Troviamo in libreria, fresco di stampa, un volume della “Piccola biblioteca Adelphi”, piccola solo per le dimensioni dei libri, sempre di grandissimo valore, pubblicati ormai da decenni.
Titolo è: Il nodo di Gordio. Contiene due preziosi scritti di Autori tedeschi più volte oggetto della nostra attenzione: Ernst Jünger e Carl Schmitt, risalenti il primo al 1953, l’altro, che rappresenta anche una originale risposta, al 1955. Era il periodo, dunque, della “guerra fredda” e della contrapposizione, ufficiale e conclamata dalle diverse propagande, ma, a nostro parere, logica conseguenza del grande compromesso spartitorio di Jalta tra i due imperialismi dominanti: quello atlantico-statunitense e quello sovietico. Tale compromesso portò, come ben sappiamo, alla fine della centralità e della stessa sostanza profonda del continente europeo che si venne a trovare diviso, e politicamente irrilevante, da quella “cortina di ferro” che lo rese subalterno alle aggressive e, a ben guardare, solidali e complementari mire egemonistiche di Mosca e di Washington. Uno scenario, purtroppo, non superato ancora oggi, ma tendenzialmente vivo, pur in forme esteriori apparentemente diverse.
Ma torniamo al testo citato. Secondo Jünger, filo conduttore della storia è il rapporto, o meglio, lo scontro tra l’Occidente, ambito della libertà, della democrazia, del diritto e della piena potenzialità creativa dell’individuo, e l’Oriente, connotato, a contrariis, quale regno del dispotismo, dell’autocrazia, dell’arbitrio e della negazione dell’individuo in nome di un asfissiante collettivismo.
Il taglio, con la spada, dell’inestricabile “nodo di Gordio” da parte di Alessandro Magno viene inteso come simbolo della volontà di potenza occidentale, protesa al futuro, all’espansione, alla luminosa vittoria sulla tenebra di un Oriente immobile, retrogrado e privo di grandi visioni.

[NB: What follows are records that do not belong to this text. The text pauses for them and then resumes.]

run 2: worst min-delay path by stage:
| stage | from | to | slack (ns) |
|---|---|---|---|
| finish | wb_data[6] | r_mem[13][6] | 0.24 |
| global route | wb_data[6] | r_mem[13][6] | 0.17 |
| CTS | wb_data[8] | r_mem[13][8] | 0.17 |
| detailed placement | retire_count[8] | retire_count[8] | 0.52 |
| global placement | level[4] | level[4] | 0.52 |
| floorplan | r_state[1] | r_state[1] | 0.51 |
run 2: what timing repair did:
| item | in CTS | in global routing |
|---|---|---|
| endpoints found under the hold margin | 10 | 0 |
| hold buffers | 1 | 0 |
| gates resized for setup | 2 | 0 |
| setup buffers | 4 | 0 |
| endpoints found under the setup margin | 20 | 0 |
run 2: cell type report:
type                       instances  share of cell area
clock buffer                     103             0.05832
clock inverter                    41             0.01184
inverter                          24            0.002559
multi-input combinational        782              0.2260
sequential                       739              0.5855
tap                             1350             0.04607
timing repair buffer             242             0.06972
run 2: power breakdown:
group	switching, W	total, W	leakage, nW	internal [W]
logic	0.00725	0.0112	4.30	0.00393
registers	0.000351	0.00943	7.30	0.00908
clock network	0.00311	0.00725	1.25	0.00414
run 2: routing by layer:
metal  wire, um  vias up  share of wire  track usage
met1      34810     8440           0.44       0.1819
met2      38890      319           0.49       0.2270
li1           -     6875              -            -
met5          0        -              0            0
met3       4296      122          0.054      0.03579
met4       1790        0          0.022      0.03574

Da parte sua, Carl Schmitt, preferisce evocare la dualità “Terra-Mare” al posto del binomio sostenuto da Jünger cui abbiamo fatto cenno. Il grande giurista e filosofo della politica tedesco si sofferma sulla peculiarità espansionistica dell’Inghilterra in età moderna, volta, in prima istanza e per ragioni geografiche, ma anche “psicologiche”, antropologiche e culturali, al dominio dell’Atlantico, nuovo baricentro della Storia, dopo la crisi della centralità mediterranea. Creazione, dunque, di una talassocrazia che rappresenta il principale lascito ereditario di Londra nei confronti delle politiche statunitensi.
Schmitt vede una irriducibile alterità fra, appunto, la conquista dei mari da parte delle potenze dell’anglosfera, conquista legata anche al decisivo e determinante ruolo della tecnica e della prassi operativa concreta, e la staticità negatrice di progresso, di evoluzione e di Storia di Russia e Asia, aree geografiche dove tutto sembra aver raggiunto compimento e si riduce ad un eterno presente. Ad una Legge immutabile.

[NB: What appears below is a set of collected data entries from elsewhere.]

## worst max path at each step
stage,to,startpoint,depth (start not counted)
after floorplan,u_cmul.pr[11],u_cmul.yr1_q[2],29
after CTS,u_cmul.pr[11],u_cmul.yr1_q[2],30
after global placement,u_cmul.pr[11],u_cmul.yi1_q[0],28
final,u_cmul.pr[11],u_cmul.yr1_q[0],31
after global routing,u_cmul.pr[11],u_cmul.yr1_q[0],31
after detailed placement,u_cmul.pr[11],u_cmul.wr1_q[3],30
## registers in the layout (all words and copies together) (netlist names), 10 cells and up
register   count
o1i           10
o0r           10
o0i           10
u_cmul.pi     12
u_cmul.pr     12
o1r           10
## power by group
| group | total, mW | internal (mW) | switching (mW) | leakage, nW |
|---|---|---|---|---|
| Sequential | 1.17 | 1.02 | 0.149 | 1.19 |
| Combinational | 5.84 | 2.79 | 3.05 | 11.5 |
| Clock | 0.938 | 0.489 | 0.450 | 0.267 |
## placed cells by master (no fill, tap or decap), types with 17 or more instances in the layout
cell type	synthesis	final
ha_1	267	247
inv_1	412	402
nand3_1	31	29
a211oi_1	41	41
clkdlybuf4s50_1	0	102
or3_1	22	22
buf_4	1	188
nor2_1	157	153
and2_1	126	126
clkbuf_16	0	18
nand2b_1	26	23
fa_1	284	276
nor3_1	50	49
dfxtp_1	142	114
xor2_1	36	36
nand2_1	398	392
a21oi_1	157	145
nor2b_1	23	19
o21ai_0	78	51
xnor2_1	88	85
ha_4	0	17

In fondo, si parla sempre di Oriente ed Occidente.
E in questo quadro come si colloca l’Europa? Altre volte abbiamo sostenuto che appare forviante e meramente “ideologico” vedere il nostro continente, per ragioni storiche, culturali e spirituali, quale parte della sfera atlantico-occidentale, o, per meglio dire, quale marca di confine contro la barbarie asiatico-orientale. L’Europa ha caratteristiche autonome, non ci stancheremo mai di ripeterlo, e irriducibili ai due imperialismi che ancora oggi insistono sul nostro territorio, che vorrebbero, dal 1945, piegato ai loro interessi materiali di dominio e di controllo totale. Dominio non solo economico, ma anche a livello di pensiero e di coscienza.

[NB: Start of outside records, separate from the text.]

**src/rtl/demux_serial_feeder_if.sv**
```systemverilog
`default_nettype none
// ---------------------------------------------------------------------------
// demux_serial_feeder_if : word/destination handshake plus serial demux feed
// Revision 1.0
// ---------------------------------------------------------------------------
interface demux_serial_feeder_if #(
  parameter int WIDTH = 8
);
  logic             in_valid;
  logic             in_ready;
  logic [WIDTH-1:0] in_data;
  logic [2:0]       in_dest;
  logic             data_out;
  logic [2:0]       select;
  logic             frame_active;
  logic             frame_done;
  logic [7:0]       frames_sent;

  modport master (
    output in_valid, in_data, in_dest,
    input  in_ready, data_out, select, frame_active, frame_done, frames_sent
  );

  modport slave (
    input  in_valid, in_data, in_dest,
    output in_ready, data_out, select, frame_active, frame_done, frames_sent
  );
endinterface
`default_nettype wire

```
**src/rtl/demux_serial_feeder.sv**
```systemverilog
`default_nettype none
// ---------------------------------------------------------------------------
// demux_serial_feeder : serializes a word MSB first toward one demux output
// Revision 1.0
// ---------------------------------------------------------------------------
module demux_serial_feeder #(
  parameter int WIDTH = 8
) (
  input  wire                    clk,
  input  wire                    rst,
  demux_serial_feeder_if.slave   bus
);
  localparam int CNT_W = (WIDTH > 2) ? $clog2(WIDTH) : 1;

  typedef enum logic [1:0] {
    IDLE  = 2'd0,
    SHIFT = 2'd1,
    GAP   = 2'd2
  } state_t;

  state_t           state_q, state_d;
  logic [WIDTH-1:0] shreg_q, shreg_d;
  logic [CNT_W-1:0] cnt_q, cnt_d;
  logic [2:0]       select_q, select_d;
  logic             data_out_q, data_out_d;
  logic             in_ready_q, in_ready_d;
  logic             frame_active_q, frame_active_d;
  logic             frame_done_q, frame_done_d;
  logic [7:0]       frames_sent_q, frames_sent_d;

  always_comb begin
    state_d        = state_q;
    shreg_d        = shreg_q;
    cnt_d          = cnt_q;
    select_d       = select_q;
    data_out_d     = data_out_q;
    in_ready_d     = in_ready_q;
    frame_active_d = frame_active_q;
    frame_done_d   = 1'b0;
    frames_sent_d  = frames_sent_q;
    case (state_q)
      IDLE: begin
        if (bus.in_valid && in_ready_q) begin
          state_d        = SHIFT;
          shreg_d        = bus.in_data;
          cnt_d          = CNT_W'(WIDTH - 1);
          select_d       = bus.in_dest;
          data_out_d     = bus.in_data[WIDTH-1];
          frame_active_d = 1'b1;
          in_ready_d     = 1'b0;
        end
      end
      SHIFT: begin
        // Outputs are registered, so the bit loaded here is the one shown next cycle.
        shreg_d = shreg_q << 1;
        if (cnt_q == '0) begin
          state_d        = GAP;
          data_out_d     = 1'b0;
          frame_active_d = 1'b0;
          frame_done_d   = 1'b1;
          frames_sent_d  = frames_sent_q + 8'd1;
        end else begin
          cnt_d      = cnt_q - CNT_W'(1);
          data_out_d = shreg_q[WIDTH-2];
        end
      end
      GAP: begin
        state_d    = IDLE;
        in_ready_d = 1'b1;
      end
      default: begin
        state_d    = IDLE;
        in_ready_d = 1'b1;
      end
    endcase
  end

  always_ff @(posedge clk) begin
    if (rst) begin
      state_q        <= IDLE;
      shreg_q        <= '0;
      cnt_q          <= '0;
      select_q       <= 3'd0;
      data_out_q     <= 1'b0;
      in_ready_q     <= 1'b1;
      frame_active_q <= 1'b0;
      frame_done_q   <= 1'b0;
      frames_sent_q  <= 8'd0;
    end else begin
      state_q        <= state_d;
      shreg_q        <= shreg_d;
      cnt_q          <= cnt_d;
      select_q       <= select_d;
      data_out_q     <= data_out_d;
      in_ready_q     <= in_ready_d;
      frame_active_q <= frame_active_d;
      frame_done_q   <= frame_done_d;
      frames_sent_q  <= frames_sent_d;
    end
  end

  assign bus.in_ready     = in_ready_q;
  assign bus.data_out     = data_out_q;
  assign bus.select       = select_q;
  assign bus.frame_active = frame_active_q;
  assign bus.frame_done   = frame_done_q;
  assign bus.frames_sent  = frames_sent_q;
endmodule
`default_nettype wire

```
**src/flat_wrapper.sv**
```systemverilog
// flat-port wrapper written by rule: the top's interface ports become plain ports
module demux_serial_feeder_flat 
#(
  parameter int WIDTH = 8
)
  (clk, rst, bus_in_valid, bus_in_data, bus_in_dest, bus_in_ready, bus_data_out, bus_select, bus_frame_active, bus_frame_done, bus_frames_sent);
  demux_serial_feeder_if #(.WIDTH(WIDTH)) bus_i ();
  input  wire clk;
  input  wire rst;
  input wire logic [$bits(bus_i.in_valid)-1:0] bus_in_valid;
  input wire logic [$bits(bus_i.in_data)-1:0] bus_in_data;
  input wire logic [$bits(bus_i.in_dest)-1:0] bus_in_dest;
  output wire logic [$bits(bus_i.in_ready)-1:0] bus_in_ready;
  output wire logic [$bits(bus_i.data_out)-1:0] bus_data_out;
  output wire logic [$bits(bus_i.select)-1:0] bus_select;
  output wire logic [$bits(bus_i.frame_active)-1:0] bus_frame_active;
  output wire logic [$bits(bus_i.frame_done)-1:0] bus_frame_done;
  output wire logic [$bits(bus_i.frames_sent)-1:0] bus_frames_sent;
  assign bus_i.in_valid = bus_in_valid;
  assign bus_i.in_data = bus_in_data;
  assign bus_i.in_dest = bus_in_dest;
  assign bus_in_ready = bus_i.in_ready;
  assign bus_data_out = bus_i.data_out;
  assign bus_select = bus_i.select;
  assign bus_frame_active = bus_i.frame_active;
  assign bus_frame_done = bus_i.frame_done;
  assign bus_frames_sent = bus_i.frames_sent;
  demux_serial_feeder #(.WIDTH(WIDTH)) u_core (.clk(clk), .rst(rst), .bus(bus_i));
endmodule
```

L’Europa è ben altro che un’appendice di altre aree geopolitiche. Ormai sono passati quasi ottant’anni dalla fine del conflitto che intese colonizzare, umiliare e distruggere la dignità del nostro continente. Le potenzialità non solo per un cambio di passo, ma per una nuova nascita esistono: mai come in questo momento si sente urgere l’esigenza di sostenere una visione strategica autonoma, indipendente e alternativa rispetto sia all’Occidente anglo-americano, sia all’Oriente russo-asiatico, che rappresentano realtà sostanzialmente molto simili e, in fondo, unite nel medesimo disegno di perpetuare sine die la sudditanza della nostra Nazione Europa.
Si sente l’esigenza di dare un taglio netto all’incapacitante nodo gordiano, col suo carico di decadenza e nichilismo.